_WHAT THIS TASK INVOLVES_
Each line of the entries, from the first to the line containing "[constraint.sdc]", is to be transcribed exactly as it stands; include no other lines.

Stored dataset items:
========================================================================
[config.mk]
export PLATFORM = sky130hd
export DESIGN_NAME = seq_alu_core
export DESIGN_NICKNAME = d
export VERILOG_FILES = /design/src/rtl/calc_alu_pkg.sv /design/src/rtl/seq_muldiv_iter.sv /design/src/rtl/seq_alu_core.sv
export SDC_FILE = /design/constraint.sdc
export NUM_CORES = 1
export LEC_CHECK = 0
export ABC_AREA = 1
export BUFFER_PORTS_ARGS = -buffer_cell sky130_fd_sc_hd__buf_2
export CAP_MARGIN = 20
export CELL_PAD_IN_SITES_DETAIL_PLACEMENT = 0
export CELL_PAD_IN_SITES_GLOBAL_PLACEMENT = 2
export CORE_ASPECT_RATIO = 0.7
export CORE_UTILIZATION = 32
export CTS_CLUSTER_DIAMETER = 150
export DETAILED_ROUTE_END_ITERATION = 10
export GPL_TIMING_DRIVEN = 0
export PLACE_DENSITY_LB_ADDON = 0.1
export SYNTH_ARGS = -nofsm -noshare
export SYNTH_HDL_FRONTEND = slang
export SYNTH_HIERARCHICAL = 1
export SYNTH_SLANG_ARGS = --single-unit
[constraint.sdc]
create_clock -name clk -period 1.7 [get_ports clk]
set_clock_uncertainty 0.15 [all_clocks]
set_input_delay 0.17 -clock clk [delete_from_list [all_inputs] [get_ports clk]]
set_output_delay 0.17 -clock clk [all_outputs]
set_load 0.03 [all_outputs]
[src/rtl/calc_alu_pkg.sv]
// Shared op codes and FSM state encoding for the sequential calculator ALU.
// Pure type/constant definitions, no logic.
// Imported by seq_alu_core and its testbench.
package calc_alu_pkg;

   typedef enum logic [1:0] {
      OP_ADD = 2'b00,
      OP_SUB = 2'b01,
      OP_MUL = 2'b10,
      OP_DIV = 2'b11
   } op_t;

   // 2'b11 is unused and steers back to S_IDLE.
   typedef enum logic [1:0] {
      S_IDLE = 2'b00,
      S_EXEC = 2'b01,
      S_ITER = 2'b10
   } state_t;

endpackage

[src/rtl/seq_muldiv_iter.sv]
// Shared WIDTH-step datapath: shift-add multiply or restoring divide.
// One step per cycle while step=1; last flags the final step.
// No handshake: the owning FSM decides when to init and step.
module seq_muldiv_iter #(
   parameter int WIDTH = 4
) (
   input  logic               clk,
   input  logic               rst,
   input  logic               mode,      // 0 = multiply, 1 = divide
   input  logic               init,
   input  logic               step,
   input  logic [WIDTH-1:0]   a,
   input  logic [WIDTH-1:0]   b,
   output logic [2*WIDTH-1:0] product,
   output logic [WIDTH-1:0]   quotient,
   output logic [WIDTH-1:0]   remainder,
   output logic               last
);

   localparam int CNT_W = $clog2(WIDTH + 1);

   // acc upper half: running partial product / remainder.
   // acc lower half: multiplier being shifted out / quotient being shifted in.
   logic [2*WIDTH-1:0] acc;
   logic [2*WIDTH-1:0] acc_nxt;
   logic [WIDTH-1:0]   divisor;
   logic [CNT_W-1:0]   cnt;
   logic               mode_q;

   logic [WIDTH:0]     mul_sum;
   logic [WIDTH:0]     div_shift;
   logic [WIDTH-1:0]   div_diff;
   logic               div_ge;

   // One iteration of either algorithm, selected by the latched mode.
   always_comb begin
      mul_sum   = {1'b0, acc[2*WIDTH-1:WIDTH]} + (acc[0] ? {1'b0, divisor} : '0);
      div_shift = {acc[2*WIDTH-1:WIDTH], acc[WIDTH-1]};
      div_ge    = (div_shift >= {1'b0, divisor});
      // When div_ge holds the true difference is below divisor, so WIDTH bits suffice.
      div_diff  = div_shift[WIDTH-1:0] - divisor;
      if (mode_q) begin
         if (div_ge)
            acc_nxt = {div_diff, acc[WIDTH-2:0], 1'b1};
         else
            acc_nxt = {div_shift[WIDTH-1:0], acc[WIDTH-2:0], 1'b0};
      end else begin
         acc_nxt = {mul_sum, acc[WIDTH-1:1]};
      end
   end

   // Working registers and step counter.
   always_ff @(posedge clk or posedge rst) begin
      if (rst) begin
         acc     <= '0;
         divisor <= '0;
         mode_q  <= 1'b0;
         cnt     <= '0;
      end else if (init) begin
         acc     <= {{WIDTH{1'b0}}, a};
         divisor <= b;
         mode_q  <= mode;
         cnt     <= '0;
      end else if (step) begin
         acc     <= acc_nxt;
         cnt     <= cnt + CNT_W'(1);
      end
   end

   assign product   = acc;
   assign quotient  = acc[WIDTH-1:0];
   assign remainder = acc[2*WIDTH-1:WIDTH];
   assign last      = (cnt == CNT_W'(WIDTH - 1));

endmodule

[src/rtl/seq_alu_core.sv]
// Operand-register ALU: ADD/SUB in one cycle, MUL/DIV via WIDTH-step iteration.
// done at edge k+1 (ADD/SUB/DIV-by-0) or k+WIDTH+1 (MUL/DIV) after start edge k.
// start and loads are dropped while busy; no queuing.
module seq_alu_core
   import calc_alu_pkg::*;
#(
   parameter int WIDTH = 4
) (
   input  logic               clk,
   input  logic               rst,
   input  logic [WIDTH-1:0]   in_a,
   input  logic [WIDTH-1:0]   in_b,
   input  logic               load_a,
   input  logic               load_b,
   input  logic [1:0]         op,
   input  logic               start,
   output logic               busy,
   output logic               done,
   output logic [2*WIDTH-1:0] result,
   output logic               flag
);

   state_t             state, state_nxt;
   op_t                op_in, op_q;
   logic [WIDTH-1:0]   reg_a, reg_b, work_a, work_b;
   logic               iter_init, iter_step, iter_last, finish;
   logic [2*WIDTH-1:0] iter_product;
   logic [WIDTH-1:0]   iter_quo, iter_rem;
   logic [WIDTH:0]     add_sum, sub_diff;
   logic [2*WIDTH-1:0] res_nxt;
   logic               flag_nxt;

   assign op_in = op_t'(op);
   assign busy  = (state != S_IDLE);

   seq_muldiv_iter #(.WIDTH(WIDTH)) u_iter (
      .clk       (clk),
      .rst       (rst),
      .mode      (op_in == OP_DIV),
      .init      (iter_init),
      .step      (iter_step),
      .a         (reg_a),
      .b         (reg_b),
      .product   (iter_product),
      .quotient  (iter_quo),
      .remainder (iter_rem),
      .last      (iter_last)
   );

   // Next-state and control strobes; DIV by zero skips the iteration entirely.
   always_comb begin
      state_nxt = state;
      iter_init = 1'b0;
      iter_step = 1'b0;
      finish    = 1'b0;
      case (state)
         S_IDLE: begin
            if (start) begin
               iter_init = 1'b1;
               if (op_in == OP_MUL || (op_in == OP_DIV && reg_b != '0))
                  state_nxt = S_ITER;
               else
                  state_nxt = S_EXEC;
            end
         end
         S_ITER: begin
            iter_step = 1'b1;
            if (iter_last)
               state_nxt = S_EXEC;
         end
         S_EXEC: begin
            finish    = 1'b1;
            state_nxt = S_IDLE;
         end
         default: state_nxt = S_IDLE;
      endcase
   end

   // Result and flag for the in-flight op, consumed only on the finishing edge.
   always_comb begin
      add_sum  = {1'b0, work_a} + {1'b0, work_b};
      sub_diff = {1'b0, work_a} - {1'b0, work_b};
      res_nxt  = '0;
      flag_nxt = 1'b0;
      case (op_q)
         OP_ADD: begin
            res_nxt  = {{(WIDTH-1){1'b0}}, add_sum};
            flag_nxt = add_sum[WIDTH];
         end
         OP_SUB: begin
            // Borrow bit doubles as the sign of A-B.
            res_nxt  = {{(WIDTH-1){sub_diff[WIDTH]}}, sub_diff};
            flag_nxt = sub_diff[WIDTH];
         end
         OP_MUL: begin
            res_nxt  = iter_product;
            flag_nxt = |iter_product[2*WIDTH-1:WIDTH];
         end
         OP_DIV: begin
            if (work_b == '0) begin
               res_nxt  = {work_a, {WIDTH{1'b1}}};
               flag_nxt = 1'b1;
            end else begin
               res_nxt  = {iter_rem, iter_quo};
               flag_nxt = 1'b0;
            end
         end
         default: ;
      endcase
   end

   // FSM state register.
   always_ff @(posedge clk or posedge rst) begin
      if (rst) state <= S_IDLE;
      else     state <= state_nxt;
   end

   // Operand registers accept loads only while idle.
   always_ff @(posedge clk or posedge rst) begin
      if (rst) begin
         reg_a <= '0;
         reg_b <= '0;
      end else if (state == S_IDLE) begin
         if (load_a) reg_a <= in_a;
         if (load_b) reg_b <= in_b;
      end
   end

   // Snapshot of operands and op at launch, isolating the running op from later loads.
   always_ff @(posedge clk or posedge rst) begin
      if (rst) begin
         work_a <= '0;
         work_b <= '0;
         op_q   <= OP_ADD;
      end else if (iter_init) begin
         work_a <= reg_a;
         work_b <= reg_b;
         op_q   <= op_in;
      end
   end

   // Output registers: result/flag move only on the finishing edge, done pulses once.
   always_ff @(posedge clk or posedge rst) begin
      if (rst) begin
         result <= '0;
         flag   <= 1'b0;
         done   <= 1'b0;
      end else begin
         done <= finish;
         if (finish) begin
            result <= res_nxt;
            flag   <= flag_nxt;
         end
      end
   end

endmodule
After elaboration in Yosys (flattened, before gate mapping). Cells that the tools add are included.

Word-level logic and storage cells: 59. Output and inout bits: 11. Bits in registers: 42. Bits of input ports: 15.

Reduce and logical (&&, ||, !) cells: 12. Muxes and demuxes: 19. Eq/ne operators: 10. $lt $le $gt $ge: 1. $add $sub $neg: 5.

Operators with widths (number): 8-bit two-way mux (5); 8-bit one-hot mux with 4 select lines (1); 2-bit == test (second input constant) (5); 2-bit two-way mux (3); 3-bit two-way mux (2); 2-bit AND reduction (3); 4-bit by 4-bit adder with 5-bit output (1); 4-bit by 5-bit adder with 5-bit output (1); 5-bit by 4-bit greater-or-equal comparator with 1-bit output (1); 1-bit two-way mux (5); 4-bit by 4-bit subtractor with 5-bit output (1); 2-bit by 1-bit == test with 1-bit output (second input constant) (2); 2-bit zero test (2); 4-bit zero test (1); 4-bit two-way mux (1); 2-bit != test (second input constant) (2); 1-bit one-hot mux with 4 select lines (1); 2-bit one-hot mux with 2 select lines (1); 2-bit nonzero test (2); 4-bit nonzero test (1); 4-bit OR reduction (1); 4-bit subtractor (1); 3-bit by 1-bit adder with 3-bit output (second input constant) (1); 3-bit by 2-bit == test with 1-bit output (second input constant) (1); 2 further kinds (2).

Depth between registers and ports, before layout. Gate-level depths: netlist of the first run.

Word-level depth: 6. Depth in mapped cells: 12.

Cells and area by module. Netlist of the first run, hierarchy kept.

By module, submodules not included: seq_alu_core (instances 1, sequential area each 750.7 um2, area an instance 1754.2 um2, cells each 232); seq_muldiv_iter (instances 1, sequential area each 400.4 um2, area an instance 1182.4 um2, cells each 147).

Worst setup path after synthesis of the first run. OpenSTA, ideal clock, no wires.

Path kind: flip-flop to flip-flop. Start: register work_a[0]. End: register result[5]. Data arrival time: 1518 ps. Setup slack: -34 ps. Buffers on the path: 0. Period minus slack after synthesis: 1734 ps. Required time: 1485 ps. Stages on the path, launching flop included: 12. Cell sequence: dfrtp_1 > inv_1 > ha_1 > inv_1 > fa_1 > nand2_1 > inv_1 > o21ai_0 > nand2_1 > nand3_1 > nand2_1 > nand2_1.

Longest elaborated chain between the ends: 2.

Ends and longest elaborated chain: from (decl) (line seq_alu_core.sv:25) `logic [WIDTH-1:0] reg_a, reg_b, work_a, work_b;`; from (signal assigned) (line seq_alu_core.sv:136) `work_a <= reg_a;`; 4-bit by 4-bit subtractor with 5-bit output (line seq_alu_core.sv:82) `sub_diff = {1'b0, work_a} - {1'b0, work_b};`; 8-bit one-hot mux with 4 select lines (line seq_alu_core.sv:85) `case (op_q)`; to (signal assigned) (line seq_alu_core.sv:151) `result <= res_nxt;`; to (decl) (line seq_alu_core.sv:19) `output logic [2*WIDTH-1:0] result,`.

Every way passes these cells. A chain may end at the register's enable or synchronous reset.

Worst setup path in the final report of the first run.
Start: register work_a[0]. End: register result[4].

Longest elaborated chain between the ends: 2.

Ends and longest elaborated chain (line): 4-bit by 4-bit subtractor with 5-bit output, or another cell as far along (seq_alu_core.sv:82); 8-bit one-hot mux with 4 select lines (*) (seq_alu_core.sv:85).

Every way passes the cells marked *; elsewhere a longest branch is shown, timed or not.

==> metrics.json, run 1 <==
{
  "cells_and_area": {
    "layout.cells.most_common_list": "sky130_fd_sc_hd__nand2_1, sky130_fd_sc_hd__dfrtp_1, sky130_fd_sc_hd__inv_1",
    "syn_to_final_growth_pct": 34.0,
    "count_of_filler_cells_inserted_in_the_layout": 927,
    "multi_input_comb_area_mm2": 0.00173,
    "layout_commonest_cell": "sky130_fd_sc_hd__nand2_1",
    "final-seq-area_mm2": 0.00116,
    "post_route_cells_drive_above_1_share_pct": 35.9,
    "num_antenna_cells": 0,
    "final_cell_area_mm2": 0.00393,
    "finalCoreUtilization_pct": 45.3,
    "final_nets": 479
  },
  "global_routing": {
    "met1_usage_pct": 29.8,
    "track_usage_pct": 18.7,
    "grt_busiest_layer": "met1",
    "grt_first_pass_wirelength_um": 13100,
    "antenna_found_initial": 0,
    "grt_remaining_overflow": 0,
    "met3_usage_pct": 3.72,
    "gr-usage-met2_pct": 25.3,
    "pin_count_of_the_biggest_net_entering_global_routing": 21,
    "grt_pass1_vias": 2461
  },
  "synth": {
    "ys_ff_latch": 46,
    "synth_fp_nets": 416,
    "syn_area_mm2": 0.00294,
    "synth.lib_cells_used.distinct": 34,
    "post_synth_inst_count": 379,
    "synthesized_area_per_cell_um2": 7.75,
    "synth.yosys.seq_area_share_pct": 39.2,
    "yosysWarningCount": 6
  },
  "power_and_ir_drop": {
    "ir_worst_vdd_mv": 0.761,
    "total_power_mw": 8.20,
    "power.density_cell_area_mw_per_mm2": 2090,
    "static-leakage-power_nw": 1.97
  },
  "timing": {
    "slew_violations": 0,
    "finalWorstPathRequiredPeriod_ps": 1790,
    "maxClockFrequency_ghz": 0.559,
    "unrepaired_setup_endpoints_after_global_routing": "yes",
    "number_of_setup_violations_in_the_final_report": 8,
    "hold_viol_final": 0,
    "fin_setup_tns_ps": -447,
    "fin_worst_hold_slack_ps": 94.6,
    "post-route-worst-setup-slack_ps": -89.8,
    "tightestPinTransition_ps": 636,
    "timing.slew.headroom_pct": 57.5,
    "period_share_pct": 105
  },
  "worst_setup_path": {
    "cp_top_family": "adder cells",
    "worst-r2r-setup-slack_ps": -90,
    "critical_path.cell_chain": "inv_2 -> ha_4 -> inv_2 -> fa_2 -> nand2_2 -> inv_2 -> o21ai_2 -> nand2_2 -> nand3_2 -> nand2_2 -> nand2_1",
    "worst-setup-path-type": "flop to flop",
    "arrival_ps": 1880,
    "critPathSlowestCell": "sky130_fd_sc_hd__dfrtp_1",
    "start_kind": "flop",
    "cpPeakStageDelay_ps": 410,
    "crit_path_max_fanout": 5,
    "timing.critical_path.required_ps": 1790,
    "endpoint_kind": "flop",
    "critical_path.n_buffers_inverters": 3
  },
  "floorplan": {
    "floorplan.die.height_um": 82.2,
    "rows": 28,
    "floorplan.die_area_mm2": 0.00957,
    "placeableCoreArea_mm2": 0.00869,
    "die_x_um": 116,
    "num_io_pins": 26,
    "initial_core_util_pct": 33.8
  },
  "detailed_routing": {
    "vias_per_cell": 4.57,
    "initialDrtViolationCount": 71,
    "detail_route.wirelength_um": 8030,
    "postRouteAntennaNets": 0,
    "first_pass_iters": 4,
    "overall_via_count_from_detail_route": 2571,
    "drc_violation_count_after_routing": 0,
    "wl_per_cell_um": 14.3
  },
  "clocking": {
    "worst_skew_pair.late_latency_ps": 280,
    "clock_path_buffers": 2,
    "tritoncts": "done",
    "ctsHtreeMaxLevel": 2,
    "numCtsBuffers": 5,
    "cts.clk_slew.worst_paths_ps": 70,
    "clock_tree.root_cell": "sky130_fd_sc_hd__clkbuf_16",
    "numClockSinks": 46
  },
  "place": {
    "dp_hpwl_um": 5940,
    "io_buffer_count": 25,
    "place.gp.congestion": 0.755,
    "place_area_mm2": 0.00324
  },
  "flow_run": {
    "maxCapViolCount": 0
  },
  "outcome": {
    "failed_checks": "setup timing",
    "status": "complete, but fails checks"
  },
  "hold_path": {
    "hold_path.class": "input pin to flop"
  }
}
cell families (layout without fill, tap and decap cells):
group,count (synthesis),in the layout,share of synthesized area (%)
AO/OA/AOI/OAI,54,54,11.0
multiplexers,3,3,1.15
adder cells (fa/ha/maj),22,22,10.4
buffers and inverters,71,135,10.4
flip-flops,46,46,39.2
XOR/XNOR,1,1,0.298
AND/OR/NAND/NOR,182,182,27.5
area by class of cell:
cell class                 instances  area share [%]
clock buffer                       8            4.23
sequential                        46            29.4
multi-input combinational        262            44.1
inverter                          59            5.82
buffer                            12            2.23
tap                              120            3.82
timing repair buffer              56            10.4
flip-flops by register name, summed over array words and instances (netlist names), 2 cells and up:
| signal | flops |
|---|---|
| u_iter/divisor | 4 |
| u_iter/cnt | 3 |
| reg_b | 4 |
| work_b | 4 |
| op_q | 2 |
| u_iter/product | 8 |
| state | 2 |
| result | 8 |
| reg_a | 4 |
| work_a | 4 |
worst paths after layout:
| path | start | to | cells past startpoint |
|---|---|---|---|
| max | work_a[0] | result[4] | 11 |
| min | start | work_b[2] | 4 |
| max reg2reg | work_a[0] | result[4] | 11 |
| min reg2reg | result[6] | result[6] | 2 |
| max in group asynchronous | rst | work_b[0] | 4 |
| min in group asynchronous | rst | result[6] | 3 |
power by group:
| group | switching [mW] | internal (mW) |
|---|---|---|
| Combinational | 2.95 | 2.06 |
| Clock | 0.410 | 0.666 |
| Sequential | 0.512 | 1.61 |
metrics by stage:
step,worst slack [ps],cells
global route,-209,563
CTS,-80.1,557
floorplan,6.35,379
finish,-89.8,563
detailed placement,-285,525
global placement,-270,524
worst register-to-register path: cells and delay by family, from the launching register on:
kind	cells	cell delay [ps]
fa+ha+maj	2	480
simple gates	5	430
buf+inv	3	180
compound gates	1	110
flops	1	410
cells in the mapped netlist:
master	n	area, um2
sky130_fd_sc_hd__mux2_2	3	33.8
sky130_fd_sc_hd__clkinv_2	1	5.00
sky130_fd_sc_hd__ha_1	18	225
sky130_fd_sc_hd__fa_1	4	80.1
sky130_fd_sc_hd__o21ai_1	5	25.0
sky130_fd_sc_hd__buf_2	3	15.0
sky130_fd_sc_hd__a22o_1	1	8.76
sky130_fd_sc_hd__a22oi_1	1	7.51
sky130_fd_sc_hd__o22ai_1	3	18.8
sky130_fd_sc_hd__a21oi_1	14	70.1
sky130_fd_sc_hd__o21ai_0	22	110
sky130_fd_sc_hd__clkinv_1	1	3.75
sky130_fd_sc_hd__nand2_2	5	31.3
sky130_fd_sc_hd__or2_2	1	6.26
sky130_fd_sc_hd__a21oi_2	1	8.76
sky130_fd_sc_hd__dfrtp_1	46	1150
sky130_fd_sc_hd__nand3_2	1	10.0
sky130_fd_sc_hd__a21boi_0	1	7.51
sky130_fd_sc_hd__nor3_1	1	5.00
sky130_fd_sc_hd__nand2_4	2	22.5
sky130_fd_sc_hd__xnor2_1	1	8.76
sky130_fd_sc_hd__nor2_2	3	18.8
sky130_fd_sc_hd__buf_4	9	67.6
sky130_fd_sc_hd__nor2_4	4	45.0
sky130_fd_sc_hd__a31oi_1	1	6.26
sky130_fd_sc_hd__o21bai_1	1	7.51
sky130_fd_sc_hd__nand2_1	106	398
sky130_fd_sc_hd__o2bb2ai_1	1	8.76
sky130_fd_sc_hd__nor2_1	26	97.6
sky130_fd_sc_hd__o221ai_2	3	45.0
sky130_fd_sc_hd__inv_1	53	199
sky130_fd_sc_hd__inv_2	4	15.0
sky130_fd_sc_hd__nand3_1	26	130
sky130_fd_sc_hd__nand4_1	7	43.8
per-layer routing:
| layer | routed length, um | part of all wire, % |
|---|---|---|
| met3 | 317 | 3.9 |
| met4 | 26 | 0.32 |
| met2 | 3160 | 39 |
| met1 | 4520 | 56 |
| met5 | 0 | 0 |
timing repair:
| action | in CTS | in global routing |
|---|---|---|
| gates resized for setup | 44 | 35 |
| pin swaps | 14 | 20 |
| hold endpoints to repair | 36 | 0 |
| hold buffers | 11 | 0 |
| setup buffers | 13 | 6 |
| endpoints found under the setup margin | 23 | 24 |
| cloned | 0 | 0 |
(Power assumes the default switching activity.)
==> inputs of run 2 (changes only) <==
--- a/config.mk
+++ b/config.mk
@@ -11,6 +11,7 @@
 export CELL_PAD_IN_SITES_DETAIL_PLACEMENT = 0
 export CELL_PAD_IN_SITES_GLOBAL_PLACEMENT = 2
 export CORE_ASPECT_RATIO = 0.7
+export CORE_MARGIN = 8
 export CORE_UTILIZATION = 32
 export CTS_CLUSTER_DIAMETER = 150
 export DETAILED_ROUTE_END_ITERATION = 10
==> run 2 against run 1 <==
Net effect:
- the run still ends with setup timing left
- maximum frequency shrank 1.9%
- register-to-register slack worse by 40 ps
- sequential share of layout area shrank 0.62 points
- combinational power is 6.0% higher
- worst hold slack worse by 81 ps
- largest power group unchanged
- highest routed layer unchanged
- final cell count is 1.8% higher
- sequential cell count unchanged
========================================================================
_PROBLEM SOLUTION_
[config.mk]
export PLATFORM = sky130hd
export DESIGN_NAME = seq_alu_core
export DESIGN_NICKNAME = d
export VERILOG_FILES = /design/src/rtl/calc_alu_pkg.sv /design/src/rtl/seq_muldiv_iter.sv /design/src/rtl/seq_alu_core.sv
export SDC_FILE = /design/constraint.sdc
export NUM_CORES = 1
export LEC_CHECK = 0
export ABC_AREA = 1
export BUFFER_PORTS_ARGS = -buffer_cell sky130_fd_sc_hd__buf_2
export CAP_MARGIN = 20
export CELL_PAD_IN_SITES_DETAIL_PLACEMENT = 0
export CELL_PAD_IN_SITES_GLOBAL_PLACEMENT = 2
export CORE_ASPECT_RATIO = 0.7
export CORE_UTILIZATION = 32
export CTS_CLUSTER_DIAMETER = 150
export DETAILED_ROUTE_END_ITERATION = 10
export GPL_TIMING_DRIVEN = 0
export PLACE_DENSITY_LB_ADDON = 0.1
export SYNTH_ARGS = -nofsm -noshare
export SYNTH_HDL_FRONTEND = slang
export SYNTH_HIERARCHICAL = 1
export SYNTH_SLANG_ARGS = --single-unit
[constraint.sdc]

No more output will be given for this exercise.